John Joseph Seerley Jr. (21 November 1897 – 21 August 1943) was an American pursuit pilot and a flying ace in World War I. He re-joined the United States Army Air Forces in World War II. He was killed in a non-combat accident while serving in England as part of Eighth Air Force.

==Biography==
Born in Burlington, Iowa, he was the son of United States Congressman John Joseph Seerley. He was a graduate of the University of Chicago, receiving a J.D. degree and a CPA. Seerley joined the Air Service, United States Army in 1917 during World War I. In combat over the Western Front in France, Lieutenant Seerley was credited with shares in five victories. with the 13th Aero Squadron.

After the war, Seerley started his own investment company in Chicago.

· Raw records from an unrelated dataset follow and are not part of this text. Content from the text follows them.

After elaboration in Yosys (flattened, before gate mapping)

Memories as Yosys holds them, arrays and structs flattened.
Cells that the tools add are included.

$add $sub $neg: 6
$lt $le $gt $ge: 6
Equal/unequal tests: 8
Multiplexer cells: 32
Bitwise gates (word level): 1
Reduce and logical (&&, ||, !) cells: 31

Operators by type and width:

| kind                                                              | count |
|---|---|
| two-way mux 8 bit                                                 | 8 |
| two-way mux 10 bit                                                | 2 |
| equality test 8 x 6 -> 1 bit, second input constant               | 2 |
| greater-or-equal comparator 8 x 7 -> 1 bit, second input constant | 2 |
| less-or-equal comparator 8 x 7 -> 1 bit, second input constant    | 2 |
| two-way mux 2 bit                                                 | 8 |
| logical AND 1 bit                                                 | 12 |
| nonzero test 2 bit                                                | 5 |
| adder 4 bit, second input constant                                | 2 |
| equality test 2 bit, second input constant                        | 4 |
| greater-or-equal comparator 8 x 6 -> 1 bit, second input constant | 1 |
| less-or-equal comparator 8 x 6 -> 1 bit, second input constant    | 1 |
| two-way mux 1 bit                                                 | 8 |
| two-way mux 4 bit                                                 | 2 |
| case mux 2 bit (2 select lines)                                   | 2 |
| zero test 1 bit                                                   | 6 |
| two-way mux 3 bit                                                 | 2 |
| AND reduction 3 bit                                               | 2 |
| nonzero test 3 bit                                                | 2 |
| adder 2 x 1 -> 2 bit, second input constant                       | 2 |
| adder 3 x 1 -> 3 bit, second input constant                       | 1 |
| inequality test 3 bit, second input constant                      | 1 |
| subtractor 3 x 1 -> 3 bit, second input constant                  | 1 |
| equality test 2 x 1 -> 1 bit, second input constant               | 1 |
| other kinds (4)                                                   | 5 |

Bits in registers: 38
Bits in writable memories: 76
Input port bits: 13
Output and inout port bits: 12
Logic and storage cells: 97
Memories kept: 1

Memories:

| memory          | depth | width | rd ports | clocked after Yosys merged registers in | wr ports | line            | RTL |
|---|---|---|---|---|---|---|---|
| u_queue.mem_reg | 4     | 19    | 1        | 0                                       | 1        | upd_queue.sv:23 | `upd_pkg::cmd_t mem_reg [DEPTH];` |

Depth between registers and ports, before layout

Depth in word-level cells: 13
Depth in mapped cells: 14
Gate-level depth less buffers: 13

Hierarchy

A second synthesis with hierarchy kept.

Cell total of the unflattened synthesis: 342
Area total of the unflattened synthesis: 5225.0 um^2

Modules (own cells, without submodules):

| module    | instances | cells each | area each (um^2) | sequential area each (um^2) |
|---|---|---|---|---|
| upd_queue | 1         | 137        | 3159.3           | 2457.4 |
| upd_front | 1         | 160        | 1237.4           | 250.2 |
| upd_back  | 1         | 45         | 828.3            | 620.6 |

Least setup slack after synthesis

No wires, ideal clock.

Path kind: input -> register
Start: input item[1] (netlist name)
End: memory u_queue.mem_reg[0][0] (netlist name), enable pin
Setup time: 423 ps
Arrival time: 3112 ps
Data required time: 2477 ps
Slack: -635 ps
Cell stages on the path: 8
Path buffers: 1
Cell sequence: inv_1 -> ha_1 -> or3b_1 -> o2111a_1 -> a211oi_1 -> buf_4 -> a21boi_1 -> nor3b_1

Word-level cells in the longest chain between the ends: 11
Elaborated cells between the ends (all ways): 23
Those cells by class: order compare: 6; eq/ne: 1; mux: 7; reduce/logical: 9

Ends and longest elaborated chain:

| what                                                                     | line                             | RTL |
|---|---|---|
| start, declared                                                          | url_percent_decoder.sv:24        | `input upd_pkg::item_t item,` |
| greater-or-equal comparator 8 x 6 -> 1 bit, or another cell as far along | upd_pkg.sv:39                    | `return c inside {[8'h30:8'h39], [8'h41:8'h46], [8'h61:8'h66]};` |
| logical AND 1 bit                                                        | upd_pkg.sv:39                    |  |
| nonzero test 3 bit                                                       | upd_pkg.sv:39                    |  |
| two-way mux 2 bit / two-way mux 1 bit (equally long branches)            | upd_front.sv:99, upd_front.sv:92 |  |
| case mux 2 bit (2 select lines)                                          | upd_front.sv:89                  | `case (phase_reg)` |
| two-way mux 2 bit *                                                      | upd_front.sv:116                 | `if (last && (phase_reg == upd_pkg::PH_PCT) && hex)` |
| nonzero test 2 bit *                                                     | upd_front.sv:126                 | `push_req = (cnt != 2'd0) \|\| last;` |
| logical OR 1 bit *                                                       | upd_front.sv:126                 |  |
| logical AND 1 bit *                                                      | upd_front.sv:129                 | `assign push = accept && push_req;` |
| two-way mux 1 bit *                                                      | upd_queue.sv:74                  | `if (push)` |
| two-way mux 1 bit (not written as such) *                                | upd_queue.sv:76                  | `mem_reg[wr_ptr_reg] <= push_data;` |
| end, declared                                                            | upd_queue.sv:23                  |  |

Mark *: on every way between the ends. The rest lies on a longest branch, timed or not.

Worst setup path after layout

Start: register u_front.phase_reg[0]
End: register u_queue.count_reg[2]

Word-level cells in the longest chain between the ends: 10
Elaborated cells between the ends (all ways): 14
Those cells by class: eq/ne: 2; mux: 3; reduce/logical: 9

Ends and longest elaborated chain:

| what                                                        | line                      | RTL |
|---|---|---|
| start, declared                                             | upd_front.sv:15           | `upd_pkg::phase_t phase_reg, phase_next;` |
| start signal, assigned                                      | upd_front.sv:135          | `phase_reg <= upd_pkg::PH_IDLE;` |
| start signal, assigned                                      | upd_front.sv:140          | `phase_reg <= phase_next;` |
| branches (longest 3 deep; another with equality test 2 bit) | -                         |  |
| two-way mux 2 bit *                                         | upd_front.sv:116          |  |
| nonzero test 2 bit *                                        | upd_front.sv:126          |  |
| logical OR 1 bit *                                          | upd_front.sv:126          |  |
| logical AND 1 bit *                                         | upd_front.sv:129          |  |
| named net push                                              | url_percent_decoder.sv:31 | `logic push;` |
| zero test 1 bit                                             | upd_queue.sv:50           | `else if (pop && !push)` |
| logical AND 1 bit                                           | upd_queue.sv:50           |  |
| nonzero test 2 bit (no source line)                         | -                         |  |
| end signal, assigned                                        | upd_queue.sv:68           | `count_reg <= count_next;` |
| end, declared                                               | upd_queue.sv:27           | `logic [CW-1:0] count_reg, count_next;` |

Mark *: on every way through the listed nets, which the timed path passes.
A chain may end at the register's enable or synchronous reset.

During World War II, he re-entered the military, joining the United States Army Air Forces, serving as an air intelligence officer. He was assigned as Assistant to the Deputy Chief of Staff, G-3, VIII Fighter Command and was deployed to England. Major Seerley was killed in a vehicle accident in Tetsworth, Oxfordshire, England. For his World War II service, Seerley was awarded the Air Medal and a Silver Star for conscientious service and gallantry in establishing the maximum fighter protection for American heavy bombers during air raids over Germany. He was buried at Cambridge American Cemetery and Memorial, Cambridge, England.